How to troubleshoot the Error "Training Job failed, error: Automatic re-training enabled but latest.txt file is missing from root of dataset directory" ?
Issue Description: During the execution of the pipeline, the training job encountered an error, resulting in failure. The error message indicates that the "latest.txt" file is missing from the root of the dataset directory. This error is commonly encountered when the auto-retraining feature is enabled, but the required "latest.txt" file is not present in the dataset path provided.
Root Cause: The "latest.txt" file is essential for enabling the auto-retraining feature in the pipeline configuration. When this feature is set to "True," the pipeline expects to find the "latest.txt" file in the root of the dataset directory. This file is used to determine the latest version of the dataset for retraining.
Resolution Steps: Follow the appropriate steps based on the use case,
Case 1: Auto-Retrain Pipeline
To run an auto-retrain pipeline, ensure that the "latest.txt" file is present in the specified dataset path. Ensure its presence:
- Verify the Dataset Path: Double-check the dataset path you provided in the pipeline configuration. For example, if "/dataset/exports" is specified as the dataset path, make sure the "latest.txt" file is present at the root level of the "/dataset/exports" folder.
- Generate "latest.txt" File: To create the "latest.txt" file, schedule an export in the Document Manager session. Refer to the following link for more details on scheduling exports: Document Manager: Schedule Export Feature.
Case 2: Non-Auto-Retrain Pipeline
If not running an auto-retrain pipeline, follow these steps to modify the pipeline configuration:
- Remove Auto-Retrain Parameter: While creating the pipeline, ensure that the parameter "auto-retraining" is not set to "True" in the Environment Variables section. If it is present, set it to "False."
- Choose Correct Dataset: Make sure to select the correct input dataset and evaluation dataset for the pipeline.

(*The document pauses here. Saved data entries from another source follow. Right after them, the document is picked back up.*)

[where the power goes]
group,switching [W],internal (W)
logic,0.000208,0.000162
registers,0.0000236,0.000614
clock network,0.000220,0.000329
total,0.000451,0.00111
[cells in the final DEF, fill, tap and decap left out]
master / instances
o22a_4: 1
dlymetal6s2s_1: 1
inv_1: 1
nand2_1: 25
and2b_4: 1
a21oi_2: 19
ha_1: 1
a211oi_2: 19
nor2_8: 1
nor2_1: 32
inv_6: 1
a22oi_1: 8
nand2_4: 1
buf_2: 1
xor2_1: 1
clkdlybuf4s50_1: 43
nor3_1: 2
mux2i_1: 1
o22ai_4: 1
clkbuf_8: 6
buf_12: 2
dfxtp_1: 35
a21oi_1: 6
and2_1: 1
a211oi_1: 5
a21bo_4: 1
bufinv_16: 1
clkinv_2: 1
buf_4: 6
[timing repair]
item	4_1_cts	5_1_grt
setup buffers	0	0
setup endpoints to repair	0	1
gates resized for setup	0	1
$ cat src/rtl/rr_sel4_if.sv
// rtl/rr_sel4_if.sv - request/grant/handshake bundle between requesters, rr_sel4 and the downstream stage
`timescale 1ns/1ps

interface rr_sel4_if #(
    parameter int CNT_W = 8
);
    logic [3:0]       req;
    logic             out_ready;
    logic [1:0]       sel;
    logic [3:0]       gnt;
    logic             out_valid;
    logic [3:0]       done;
    logic [CNT_W-1:0] xfer_cnt;

    modport master (
        input  req, out_ready,
        output sel, gnt, out_valid, done, xfer_cnt
    );

    modport slave (
        output req, out_ready,
        input  sel, gnt, out_valid, done, xfer_cnt
    );
endinterface

$ cat src/rtl/rr_sel4.sv
// rtl/rr_sel4.sv - round-robin select sequencer driving a 4-to-1 mux select with a valid/ready output handshake
`timescale 1ns/1ps

module rr_sel4 #(
    parameter int CNT_W = 8
) (
    input  logic      clk,
    input  logic      rst,
    rr_sel4_if.master bus
);
    typedef enum logic {IDLE, GRANT} stateT;

    stateT            state;
    logic [1:0]       ptr;
    logic [1:0]       selReg;
    logic [3:0]       gntReg;
    logic             outValid;
    logic [CNT_W-1:0] cnt;

    logic             pickValid;
    logic [1:0]       pickIdx;
    logic [1:0]       scanIdx;

    // Scan from the farthest slot back to ptr so the nearest requester wins.
    always_comb begin
        pickValid = 1'b0;
        pickIdx   = ptr;
        scanIdx   = ptr;
        for (int k = 3; k >= 0; k--) begin
            scanIdx = ptr + 2'(k);
            if (bus.req[scanIdx]) begin
                pickValid = 1'b1;
                pickIdx   = scanIdx;
            end
        end
    end

    always_ff @(posedge clk) begin
        if (rst) begin
            state    <= IDLE;
            ptr      <= 2'd0;
            selReg   <= 2'd0;
            gntReg   <= 4'd0;
            outValid <= 1'b0;
            cnt      <= '0;
        end else begin
            case (state)
                IDLE: begin
                    if (pickValid) begin
                        selReg   <= pickIdx;
                        gntReg   <= 4'b0001 << pickIdx;
                        outValid <= 1'b1;
                        state    <= GRANT;
                    end
                end
                GRANT: begin
                    // Grant is frozen until the consumer takes it; req is ignored here.
                    if (bus.out_ready) begin
                        state    <= IDLE;
                        outValid <= 1'b0;
                        gntReg   <= 4'd0;
                        ptr      <= selReg + 2'd1;
                        cnt      <= cnt + CNT_W'(1);
                    end
                end
            endcase
        end
    end

    assign bus.sel       = selReg;
    assign bus.gnt       = gntReg;
    assign bus.out_valid = outValid;
    assign bus.done      = gntReg & {4{outValid & bus.out_ready}};
    assign bus.xfer_cnt  = cnt;
endmodule

$ cat src/flat_wrapper.sv
// flat-port wrapper written by rule: the top's interface ports become plain ports
module rr_sel4_flat 
#(
    parameter int CNT_W = 8
)
  (clk, rst, bus_req, bus_out_ready, bus_sel, bus_gnt, bus_out_valid, bus_done, bus_xfer_cnt);
  rr_sel4_if #(.CNT_W(CNT_W)) bus_i ();
  input  logic clk;
  input  logic rst;
  input wire logic [$bits(bus_i.req)-1:0] bus_req;
  input wire logic [$bits(bus_i.out_ready)-1:0] bus_out_ready;
  output wire logic [$bits(bus_i.sel)-1:0] bus_sel;
  output wire logic [$bits(bus_i.gnt)-1:0] bus_gnt;
  output wire logic [$bits(bus_i.out_valid)-1:0] bus_out_valid;
  output wire logic [$bits(bus_i.done)-1:0] bus_done;
  output wire logic [$bits(bus_i.xfer_cnt)-1:0] bus_xfer_cnt;
  assign bus_i.req = bus_req;
  assign bus_i.out_ready = bus_out_ready;
  assign bus_sel = bus_i.sel;
  assign bus_gnt = bus_i.gnt;
  assign bus_out_valid = bus_i.out_valid;
  assign bus_done = bus_i.done;
  assign bus_xfer_cnt = bus_i.xfer_cnt;
  rr_sel4 #(.CNT_W(CNT_W)) u_core (.clk(clk), .rst(rst), .bus(bus_i));
endmodule
$ cat config.mk
export PLATFORM = sky130hd
export DESIGN_NAME = rr_sel4_flat
export DESIGN_NICKNAME = d
export VERILOG_FILES = /design/src/rtl/rr_sel4_if.sv /design/src/rtl/rr_sel4.sv /design/src/flat_wrapper.sv
export SDC_FILE = /design/constraint.sdc
export NUM_CORES = 1
export LEC_CHECK = 0
export CELL_PAD_IN_SITES_DETAIL_PLACEMENT = 0
export CELL_PAD_IN_SITES_GLOBAL_PLACEMENT = 1
export CORE_AREA = 3 3 56 58
export DETAILED_ROUTE_END_ITERATION = 6
export DIE_AREA = 0 0 59 61
export PLACE_DENSITY_LB_ADDON = 0.1
export SETUP_SLACK_MARGIN = 0.2
export SLEW_MARGIN = 25
export SYNTH_ARGS = -nofsm -noshare
export SYNTH_HDL_FRONTEND = slang
export SYNTH_SLANG_ARGS = --single-unit
$ cat constraint.sdc
create_clock -name clk -period 2 [get_ports clk]
set_clock_uncertainty 0.05 [all_clocks]
set_input_delay 0.6 -clock clk [delete_from_list [all_inputs] [get_ports clk]]
set_output_delay 0.6 -clock clk [all_outputs]
set_load 0.02 [all_outputs]
# [Word-level counts from Yosys, hierarchy flattened]
# Index checks and enable logic that the tools add are counted.
[word_totals] regBits=18 out_inout_bits=19 word_cells=49
[op_classes] n_addsub=5 n_lt_le_gt_ge=4 eq_ne=2 shift=1 n_mux=25 bitwise_logic=3 reduce_logical=3
[op_table] cell="2-bit by 3-bit less-than comparator with 1-bit output (second input constant)" count=4
[op_table] cell="1-bit two-way mux" count=12
[op_table] cell="8-bit by 1-bit adder with 8-bit output (second input constant)" count=1
[op_table] cell="1-bit binary-select mux with 2-bit select" count=4
[op_table] cell="2-bit two-way mux" count=4
[op_table] cell="4-bit two-way mux" count=2
[op_table] cell="4-bit case mux with 2 select lines" count=1
[op_table] cell="2-bit AND reduction" count=3
[op_table] cell="2-bit by 1-bit adder with 2-bit output (second input constant)" count=2
[op_table] cell="2-bit adder (second input constant)" count=2
[op_table] cell="4-bit bitwise AND" count=1
[op_table] cell="1-bit case mux with 2 select lines" count=2
[op_table] cell="1-bit by 2-bit << shifter with 4-bit output (first input constant)" count=1
[op_table] cell="2-bit by 1-bit != test with 1-bit output (second input constant)" count=1
[op_table] cell="2-bit != test (second input constant)" count=1
[op_table] cell="1-bit bitwise AND" count=1
[op_table] cell="1-bit inverter" count=1

# [Longest topological paths before layout]
[depth] depth_word=10 depth_mapped=6 mapped_depth_nobuf=5

# [Worst setup path before layout]
# Ideal clock, no wire load.
[synth_path] kind="input -> register" startpoint="input bus_req[3]" endpoint="register u_core.gntReg[1] (netlist: u_core.bus.gnt[1])" setup_ps=128 t_arrival_ps=1568 slack_ps=255 stages=5 path_buffers=0 cell_sequence="or4_4 > nand2b_2 > nor3b_1 > a22oi_1 > nor2_1"
[synth_between] elab_chain_len=9
[synth_lines] item="start: declaration" line_no="flat_wrapper.sv:10" source="input wire logic [$bits(bus_i.req)-1:0] bus_req;"
[synth_lines] item="1-bit binary-select mux with 2-bit select" line_no="rr_sel4.sv:31" source="if (bus.req[scanIdx]) begin"
[synth_lines] item="1-bit two-way mux (implied by the code)" line_no="rr_sel4.sv:31"
[synth_lines] item="2-bit two-way mux (4 in series)" line_no="rr_sel4.sv:31"
[synth_lines] item="1-bit by 2-bit << shifter with 4-bit output" line_no="rr_sel4.sv:51" source="gntReg <= 4'b0001 << pickIdx;"
[synth_lines] item="4-bit two-way mux" line_no="rr_sel4.sv:49" source="if (pickValid) begin"
[synth_lines] item="4-bit case mux with 2 select lines" line_no="rr_sel4.sv:47" source="case (state)"
[synth_lines] item="end signal: assignment" line_no="rr_sel4.sv:51"
[synth_lines] item="end: declaration" line_no="rr_sel4.sv:16" source="logic [3:0] gntReg;"
# Parallel ways exist; a longest one is shown, timed or not. The select of a mux whose other input is x is not followed.
# A chain may end at the register's enable or synchronous reset.

# [Final worst setup path]
[layout_path] startpoint="input bus_req[1]" endpoint="register u_core.gntReg[3] (netlist: u_core.bus.gnt[3])"
# The elaborated chain is that of the path after synthesis.
===== config.mk =====
export PLATFORM = sky130hd
export DESIGN_NAME = dmem_lsu
export DESIGN_NICKNAME = d
export VERILOG_FILES = /design/src/rtl/dmem_lsu.sv
export SDC_FILE = /design/constraint.sdc
export NUM_CORES = 1
export LEC_CHECK = 0
export BUFFER_PORTS_ARGS = -buffer_cell sky130_fd_sc_hd__buf_2
export CAP_MARGIN = 20
export CORE_ASPECT_RATIO = 0.9
export CORE_MARGIN = 2
export CORE_UTILIZATION = 35
export CTS_BUF_LIST = sky130_fd_sc_hd__clkbuf_2 sky130_fd_sc_hd__clkbuf_4 sky130_fd_sc_hd__clkbuf_8
export CTS_CLUSTER_DIAMETER = 30
export DETAILED_ROUTE_END_ITERATION = 10
export PLACE_DENSITY = 0.69
export SETUP_SLACK_MARGIN = 0.2
export SLEW_MARGIN = 20
export SYNTH_ARGS = -nofsm -noshare
export SYNTH_HDL_FRONTEND = slang
export SYNTH_SLANG_ARGS = --single-unit

===== constraint.sdc =====
create_clock -name CLK -period 4.87 [get_ports CLK]
set_clock_uncertainty 0.2 [all_clocks]
set_input_delay 0.487 -clock CLK [delete_from_list [all_inputs] [get_ports CLK]]
set_output_delay 0.487 -clock CLK [all_outputs]
set_load 0.005 [all_outputs]
**src/rtl/msk_tof_stream_stage.sv**
```systemverilog
// Flow-controlled driver around NBITS masked HPC3 Toffoli lanes: out = (a & b) ^ c on d shares.
// Optional MSK_TOF_STREAM_FULLRATE_EN: 2-entry output FIFO, one issue per cycle.
module msk_tof_stream_stage #(
    parameter int d     = 2,
    parameter int NBITS = 4
) (
    input  logic                     clk,
    input  logic                     rst,
    input  logic                     in_valid,
    output logic                     in_ready,
    input  logic [d*NBITS-1:0]       in_a,
    input  logic [d*NBITS-1:0]       in_b,
    input  logic [d*NBITS-1:0]       in_c,
    input  logic                     rnd_valid,
    output logic                     rnd_ready,
    input  logic [NBITS*d*(d-1)-1:0] rnd,
    output logic                     out_valid,
    input  logic                     out_ready,
    output logic [d*NBITS-1:0]       out_sh
);

    localparam int RND_W    = NBITS*d*(d-1);
    localparam int SH_W     = d*NBITS;
    localparam int PER_LANE = d*(d-1);

    // Unordered share pair {i,j} -> index; each pair owns bits r (2p) and r' (2p+1) of a lane slice.
    function automatic int pair_idx(input int i, input int j);
        int lo;
        int hi;
        lo = (i < j) ? i : j;
        hi = (i < j) ? j : i;
        return lo*d - (lo*(lo+1))/2 + (hi - lo - 1);
    endfunction

    logic                   w_fire;
    logic                   w_slot_free;
    logic                   w_vld_p1;
    logic [SH_W-1:0]        w_a_p0;
    logic [SH_W-1:0]        w_b_p0;
    logic [SH_W-1:0]        w_c_p0;
    logic [RND_W-1:0]       w_rnd_p0;
    logic [NBITS-1:0]       w_u_p0 [d][d];
    logic [NBITS-1:0]       w_v_p0 [d][d];
    logic [NBITS-1:0]       r_u_p1 [d][d];
    logic [NBITS-1:0]       r_v_p1 [d][d];
    logic [SH_W-1:0]        r_bprev_p1;
    logic [SH_W-1:0]        w_z_p1;

    assign w_fire    = in_valid & rnd_valid & w_slot_free & ~rst;
    assign in_ready  = w_fire;
    assign rnd_ready = w_fire;

    // p0: issue cycle; gadget inputs are zero unless operands and randomness are consumed now
    assign w_a_p0   = w_fire ? in_a : '0;
    assign w_b_p0   = w_fire ? in_b : '0;
    assign w_c_p0   = w_fire ? in_c : '0;
    assign w_rnd_p0 = w_fire ? rnd  : '0;

    // Diagonal keeps a_i and c_i; a_i & b_i is formed next cycle against the replayed b.
    always_comb begin
        for (int i = 0; i < d; i++) begin
            for (int j = 0; j < d; j++) begin
                w_u_p0[i][j] = '0;
                w_v_p0[i][j] = '0;
                for (int l = 0; l < NBITS; l++) begin
                    if (i == j) begin
                        w_u_p0[i][j][l] = w_a_p0[i*NBITS+l];
                        w_v_p0[i][j][l] = w_c_p0[i*NBITS+l];
                    end else begin
                        w_u_p0[i][j][l] = w_a_p0[i*NBITS+l] &
                            (w_b_p0[j*NBITS+l] ^ w_rnd_p0[l*PER_LANE + 2*pair_idx(i, j)]);
                        w_v_p0[i][j][l] = (~w_a_p0[i*NBITS+l] & w_rnd_p0[l*PER_LANE + 2*pair_idx(i, j)]) ^
                            w_rnd_p0[l*PER_LANE + 2*pair_idx(i, j) + 1];
                    end
                end
            end
        end
    end

    // p1: gadget registers plus previous-cycle b; shares recombined in the in-flight cycle
    always_ff @(posedge clk) begin
        r_u_p1 <= w_u_p0;
        r_v_p1 <= w_v_p0;
    end

    always_ff @(posedge clk) begin
        if (rst) begin
            r_bprev_p1 <= '0;
        end else begin
            r_bprev_p1 <= w_b_p0;
        end
    end

    always_comb begin
        w_z_p1 = '0;
        for (int i = 0; i < d; i++) begin
            for (int l = 0; l < NBITS; l++) begin
                w_z_p1[i*NBITS+l] = (r_u_p1[i][i][l] & r_bprev_p1[i*NBITS+l]) ^ r_v_p1[i][i][l];
                for (int j = 0; j < d; j++) begin
                    if (j != i) begin
                        w_z_p1[i*NBITS+l] = w_z_p1[i*NBITS+l] ^ r_u_p1[i][j][l] ^ r_v_p1[i][j][l];
                    end
                end
            end
        end
    end

`ifdef MSK_TOF_STREAM_FULLRATE_EN
    logic            r_vld_p1;
    logic [1:0]      r_cnt_p2;
    logic            r_wr_ptr;
    logic            r_rd_ptr;
    logic [SH_W-1:0] r_mem_p2 [2];
    logic            w_push;
    logic            w_pop;

    assign w_vld_p1    = r_vld_p1;
    assign w_push      = r_vld_p1;
    assign w_pop       = (r_cnt_p2 != 2'd0) & out_ready;
    assign w_slot_free = ~((r_cnt_p2 == 2'd2) | ((r_cnt_p2 == 2'd1) & r_vld_p1 & ~out_ready));

    // p2: two-entry result FIFO
    always_ff @(posedge clk) begin
        if (rst) begin
            r_vld_p1    <= 1'b0;
            r_cnt_p2    <= 2'd0;
            r_wr_ptr    <= 1'b0;
            r_rd_ptr    <= 1'b0;
            r_mem_p2[0] <= '0;
            r_mem_p2[1] <= '0;
        end else begin
            r_vld_p1 <= w_fire;
            if (w_push) begin
                r_mem_p2[r_wr_ptr] <= w_z_p1;
                r_wr_ptr           <= ~r_wr_ptr;
            end
            if (w_pop) begin
                r_rd_ptr <= ~r_rd_ptr;
            end
            r_cnt_p2 <= r_cnt_p2 + {1'b0, w_push} - {1'b0, w_pop};
        end
    end

    assign out_valid = (r_cnt_p2 != 2'd0);
    assign out_sh    = r_mem_p2[r_rd_ptr];
`else
    typedef enum logic [1:0] {
        S_IDLE   = 2'd0,
        S_FLIGHT = 2'd1,
        S_HOLD   = 2'd2
    } state_t;

    state_t          r_state;
    state_t          w_state_nxt;
    logic            w_vld_p2;
    logic [SH_W-1:0] r_out_p2;

    always_ff @(posedge clk) begin
        if (rst) begin
            r_state <= S_IDLE;
        end else begin
            r_state <= w_state_nxt;
        end
    end

    always_comb begin
        w_state_nxt = r_state;
        case (r_state)
            S_IDLE:   w_state_nxt = w_fire ? S_FLIGHT : S_IDLE;
            S_FLIGHT: w_state_nxt = S_HOLD;
            S_HOLD: begin
                if (out_ready) begin
                    w_state_nxt = w_fire ? S_FLIGHT : S_IDLE;
                end
            end
            default:  w_state_nxt = S_IDLE;
        endcase
    end

    always_comb begin
        w_vld_p1    = 1'b0;
        w_vld_p2    = 1'b0;
        w_slot_free = 1'b0;
        case (r_state)
            S_IDLE:   w_slot_free = 1'b1;
            S_FLIGHT: w_vld_p1    = 1'b1;
            S_HOLD: begin
                w_vld_p2    = 1'b1;
                w_slot_free = out_ready;
            end
            default:  w_slot_free = 1'b0;
        endcase
    end

    // p2: single-entry output buffer
    always_ff @(posedge clk) begin
        if (rst) begin
            r_out_p2 <= '0;
        end else if (w_vld_p1) begin
            r_out_p2 <= w_z_p1;
        end
    end

    assign out_valid = w_vld_p2;
    assign out_sh    = r_out_p2;
`endif

endmodule

```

Confirm that the dataset chosen is suitable for the pipeline's intended purpose.
- Restart the Pipeline: After making the necessary changes, restart the pipeline to apply the updated configuration.
Additional Assistance:
If the steps above are followed and still experiencing issues, it is required to troubleshoot the problem further. To do so, provide a screenshot of the pipeline details, including the input dataset selection and the parameters set. Ensure that the screenshot includes the value set in the "Parameters" dropdown.
Once this information availability, it is possible to understand the configuration better and offer more targeted support to resolve the issue and ensure a successful pipeline run.